孤独症谱系障碍(ASD)又称为自闭症,是儿童期较常见的神经发育障碍性疾病,一般与后天的家庭教养无关。ASD较为典型的临床表现为社交沟通障碍、兴趣狭窄以及重复刻板行为,此外多数ASD患儿可共患注意缺陷多动障碍、抑郁症、焦虑症、睡眠障碍、胃肠功能障碍、癫痫等。目前ASD的发病机制尚未完全明确,生物学因素、神经心理学因素及生态学因素是ASD 的主要理论机制,其中生物学因素被广泛认可[2]。在生物学因素中免疫因素是目前的研究热点。既往研究发现,免疫功能异常不会直接导致ASD 的发生,而是间接通过升高儿童的遗传易感性而增加ASD的发生风险[3]。近年来多项研究发现,免疫功能缺陷者多在胎儿期或新生儿期发生感染,炎症因子永久损伤中枢神经系统,导致ASD的发生,而趋化因子在防御和清除入侵病原体过程中同样会诱发机体免疫反应,从而损伤中枢神经系统[4-5]。本研究观察了ASD患儿血清多个炎症因子与趋化因子的水平变化,并分析其与ASD 病情严重程度的相关性及对ASD的早期诊断价值。现报告如下。

1 资料与方法

1.1 临床资料 选择 2019 年 6 月—2020 年 9 月于我院确诊的ASD 患儿102 例作为观察组,根据儿童期孤独症评定量表(CARS)分为轻中度(30~36 分)62 例、重度(>36 分)40 例。纳入标准:①CARS 评分≥30 分;②符合美国精神病学会制定《美国精神障碍诊断手册(5 版)》中的ASD 诊断标准[6];③经过3 名以上高级职称医师诊断。排除标准:合并其他精神类疾病或认知障碍者;器质性疾病引起精神行为异常者;合并其他诊断不明疾病者。按可比原则采用成组比较法,选择同期体检健康儿童120 例作为对照组。观察组男80 例,女22 例,年龄(5.49 ± 1.57)岁,喂养方式:母乳喂养34 例、人工喂养41 例、混合喂养 27 例;对照组男 86 例、女 34 例,年龄(5.48 ±1.55)岁,喂养方式:母乳喂养65例、人工喂养35例、混合喂养20 例。

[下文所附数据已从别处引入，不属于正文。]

<file path="config.mk">
export PLATFORM = sky130hd
export DESIGN_NAME = uart_debug_cmd_parser
export DESIGN_NICKNAME = d
export VERILOG_FILES = /design/src/rtl/uart_debug_pkg.sv /design/src/rtl/uart_debug_word_asm.sv /design/src/rtl/uart_debug_cmd_parser.sv
export SDC_FILE = /design/constraint.sdc
export NUM_CORES = 1
export LEC_CHECK = 0
export ABC_AREA = 0
export BUFFER_PORTS_ARGS = -buffer_cell sky130_fd_sc_hd__buf_2
export CAP_MARGIN = 20
export CORE_MARGIN = 10
export CORE_UTILIZATION = 30
export DETAILED_ROUTE_END_ITERATION = 8
export GPL_TIMING_DRIVEN = 0
export HOLD_SLACK_MARGIN = 0.06
export SLEW_MARGIN = 0
export SYNTH_ARGS = -nofsm -noshare
export SYNTH_HDL_FRONTEND = slang
export SYNTH_HIERARCHICAL = 1
export SYNTH_SLANG_ARGS = --single-unit
export TNS_END_PERCENT = 10
</file>
<file path="constraint.sdc">
create_clock -name clk -period 3.83 [get_ports clk]
set_input_delay 0 -clock clk [delete_from_list [all_inputs] [get_ports clk]]
set_output_delay 0 -clock clk [all_outputs]
set_load 0.02 [all_outputs]
</file>
<file path="src/rtl/uart_debug_pkg.sv">
// Shared constants for the UART debug command parser.
// Holds command codes, response bytes and the parser FSM encoding.
package uart_debug_pkg;
   localparam logic [7:0] CMD_WORD  = 8'h57;
   localparam logic [7:0] CMD_BYTE  = 8'h42;
   localparam logic [7:0] CMD_READ  = 8'h52;
   localparam logic [7:0] CMD_BLOCK = 8'h4C;

   localparam logic [7:0] RSP_ACK = 8'h06;
   localparam logic [7:0] RSP_NAK = 8'h15;

   localparam logic [2:0] S_CMD   = 3'd0;
   localparam logic [2:0] S_ADDR  = 3'd1;
   localparam logic [2:0] S_LEN   = 3'd2;
   localparam logic [2:0] S_DATA  = 3'd3;
   localparam logic [2:0] S_ISSUE = 3'd4;
   localparam logic [2:0] S_WAIT  = 3'd5;

   function automatic logic cmd_known(input logic [7:0] c);
      return (c == CMD_WORD) || (c == CMD_BYTE) || (c == CMD_READ) || (c == CMD_BLOCK);
   endfunction
endpackage

</file>
<file path="src/rtl/uart_debug_word_asm.sv">
// Little-endian byte-to-word assembler; word_dat is the completed value, right-aligned,
// valid combinationally in the cycle word_done is high (the last byte's strobe).
module uart_debug_word_asm (
   input  logic        clk,
   input  logic        rst,
   input  logic        clr,
   input  logic        byte_vld,
   input  logic [7:0]  byte_dat,
   input  logic [1:0]  last_idx,
   output logic        word_done,
   output logic [31:0] word_dat
);
   logic [1:0]  cnt;
   logic [31:0] sh;
   logic [31:0] sh_nxt;

   assign sh_nxt    = {byte_dat, sh[31:8]};
   assign word_done = byte_vld && (cnt == last_idx);
   // Short fields (1 or 2 bytes) sit at the top of the shift register; realign to bit 0.
   assign word_dat  = sh_nxt >> {(2'd3 - last_idx), 3'b000};

   always_ff @(posedge clk) begin
      if (rst || clr) begin
         cnt <= 2'd0;
         sh  <= 32'h0;
      end else if (byte_vld) begin
         sh  <= sh_nxt;
         cnt <= word_done ? 2'd0 : cnt + 2'd1;
      end
   end
endmodule

</file>
<file path="src/rtl/uart_debug_cmd_parser.sv">
// Parses UART debug frames into one-word debug-bus transactions, one outstanding at a time.
// Requests issue the cycle after a word's last byte; ACK/NAK reaches TX one cycle after the event.
module uart_debug_cmd_parser
   import uart_debug_pkg::*;
#(
   parameter int         TIMEOUT_CYCLES = 1_000_000,
   parameter int         TO_W           = 20,
   parameter logic [7:0] ACK_BYTE       = RSP_ACK,
   parameter logic [7:0] NAK_BYTE       = RSP_NAK
) (
   input  logic        clk,
   input  logic        rst,
   input  logic [7:0]  rx_data,
   input  logic        rx_valid,
   output logic [7:0]  tx_data,
   output logic        tx_valid,
   input  logic        tx_ready,
   output logic        uart_debug_req,
   output logic        uart_debug_we,
   output logic [31:0] uart_debug_addr,
   output logic [31:0] uart_debug_wdata,
   output logic        uart_debug_stb,
   input  logic        store_finish,
   input  logic        load_finish,
   output logic        busy,
   output logic        err_overflow,
   output logic        err_timeout
);
   logic [2:0]      state;
   logic [7:0]      cmd;
   logic [31:0]     frame_addr;
   logic [15:0]     len_rx;
   logic [15:0]     len_rem;
   logic            pend_vld;
   logic [31:0]     pend_dat;
   logic            abort;
   logic [TO_W-1:0] to_cnt;
   logic            rsp_vld;
   logic [7:0]      rsp_dat;

   logic        is_blk, axi_busy, fin_hit, to_run, to_hit;
   logic        asm_vld, asm_clr, asm_done;
   logic [1:0]  asm_last;
   logic [31:0] asm_word;

   assign is_blk   = (cmd == CMD_BLOCK);
   assign axi_busy = (state == S_ISSUE) || (state == S_WAIT);
   assign fin_hit  = axi_busy && (uart_debug_we ? store_finish : load_finish);
   assign to_run   = (state == S_ADDR) || (state == S_LEN) || (state == S_DATA);
   assign to_hit   = to_run && !rx_valid && (to_cnt == TO_W'(TIMEOUT_CYCLES - 1));
   assign asm_clr  = (state == S_CMD);
   // Block downloads keep assembling the next word while a transaction is in flight.
   assign asm_vld  = rx_valid && (to_run || (axi_busy && is_blk && !abort && (len_rx != 16'd0)));
   assign asm_last = (state == S_LEN) ? 2'd1 :
                     ((state != S_ADDR) && (cmd == CMD_BYTE)) ? 2'd0 : 2'd3;

   assign uart_debug_req = (state == S_ISSUE);
   assign busy           = (state != S_CMD);

   uart_debug_word_asm u_asm (
      .clk       (clk),
      .rst       (rst),
      .clr       (asm_clr),
      .byte_vld  (asm_vld),
      .byte_dat  (rx_data),
      .last_idx  (asm_last),
      .word_done (asm_done),
      .word_dat  (asm_word)
   );

   always_ff @(posedge clk) begin
      if (rst) begin
         state            <= S_CMD;
         cmd              <= 8'h0;
         frame_addr       <= 32'h0;
         len_rx           <= 16'h0;
         len_rem          <= 16'h0;
         pend_vld         <= 1'b0;
         pend_dat         <= 32'h0;
         abort            <= 1'b0;
         to_cnt           <= '0;
         rsp_vld          <= 1'b0;
         rsp_dat          <= 8'h0;
         tx_valid         <= 1'b0;
         tx_data          <= 8'h0;
         uart_debug_we    <= 1'b0;
         uart_debug_addr  <= 32'h0;
         uart_debug_wdata <= 32'h0;
         uart_debug_stb   <= 1'b0;
         err_overflow     <= 1'b0;
         err_timeout      <= 1'b0;
      end else begin
         rsp_vld <= 1'b0;
         to_cnt  <= (rx_valid || !to_run) ? '0 : to_cnt + TO_W'(1);

         if (tx_valid && tx_ready)
            tx_valid <= 1'b0;
         if (rsp_vld) begin
            if (tx_valid && !tx_ready)
               err_overflow <= 1'b1;
            else begin
               tx_valid <= 1'b1;
               tx_data  <= rsp_dat;
            end
         end

         if (to_hit) begin
            err_timeout <= 1'b1;
            rsp_vld     <= 1'b1;
            rsp_dat     <= NAK_BYTE;
            state       <= S_CMD;
         end else begin
            case (state)
               S_CMD: begin
                  pend_vld <= 1'b0;
                  abort    <= 1'b0;
                  if (rx_valid) begin
                     cmd <= rx_data;
                     if (cmd_known(rx_data))
                        state <= S_ADDR;
                     else begin
                        rsp_vld <= 1'b1;
                        rsp_dat <= NAK_BYTE;
                     end
                  end
               end
               S_ADDR: if (asm_done) begin
                  frame_addr <= asm_word;
                  if (cmd == CMD_READ) begin
                     uart_debug_we    <= 1'b0;
                     uart_debug_addr  <= asm_word;
                     uart_debug_wdata <= 32'h0;
                     uart_debug_stb   <= 1'b0;
                     state            <= S_ISSUE;
                  end else
                     state <= is_blk ? S_LEN : S_DATA;
               end
               S_LEN: if (asm_done) begin
                  len_rx  <= asm_word[15:0];
                  len_rem <= asm_word[15:0];
                  if (asm_word[15:0] == 16'd0) begin
                     rsp_vld <= 1'b1;
                     rsp_dat <= ACK_BYTE;
                     state   <= S_CMD;
                  end else
                     state <= S_DATA;
               end
               S_DATA: if (asm_done) begin
                  uart_debug_we    <= 1'b1;
                  uart_debug_addr  <= frame_addr;
                  uart_debug_wdata <= asm_word;
                  uart_debug_stb   <= (cmd == CMD_BYTE);
                  if (is_blk)
                     len_rx <= len_rx - 16'd1;
                  state <= S_ISSUE;
               end
               S_ISSUE, S_WAIT: begin
                  if (state == S_ISSUE)
                     state <= S_WAIT;
                  if (asm_done)
                     len_rx <= len_rx - 16'd1;
                  if (fin_hit) begin
                     if (!is_blk || abort || (len_rem == 16'd1)) begin
                        rsp_vld <= 1'b1;
                        rsp_dat <= abort ? NAK_BYTE : ACK_BYTE;
                        state   <= S_CMD;
                     end else begin
                        frame_addr      <= frame_addr + 32'd4;
                        uart_debug_addr <= frame_addr + 32'd4;
                        len_rem         <= len_rem - 16'd1;
                        if (pend_vld || asm_done) begin
                           uart_debug_wdata <= pend_vld ? pend_dat : asm_word;
                           pend_vld         <= pend_vld && asm_done;
                           pend_dat         <= asm_word;
                           state            <= S_ISSUE;
                        end else
                           state <= S_DATA;
                     end
                  end else if (asm_done) begin
                     if (pend_vld) begin
                        err_overflow <= 1'b1;
                        abort        <= 1'b1;
                     end else begin
                        pend_vld <= 1'b1;
                        pend_dat <= asm_word;
                     end
                  end
               end
               default: state <= S_CMD;
            endcase
         end
      end
   end
endmodule

</file>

观察组母亲孕期抑郁/焦虑、孕期睡眠差、孕期感染及孕期主动/被动吸烟的比例均高于对照组(P均<0.05),两组性别比、年龄及喂养方式比较均无统计学差异(P均>0.05)。两组母亲孕期相关资料比较见表1。本研究通过医院伦理委员会审核,受试者监护人均签署知情同意书。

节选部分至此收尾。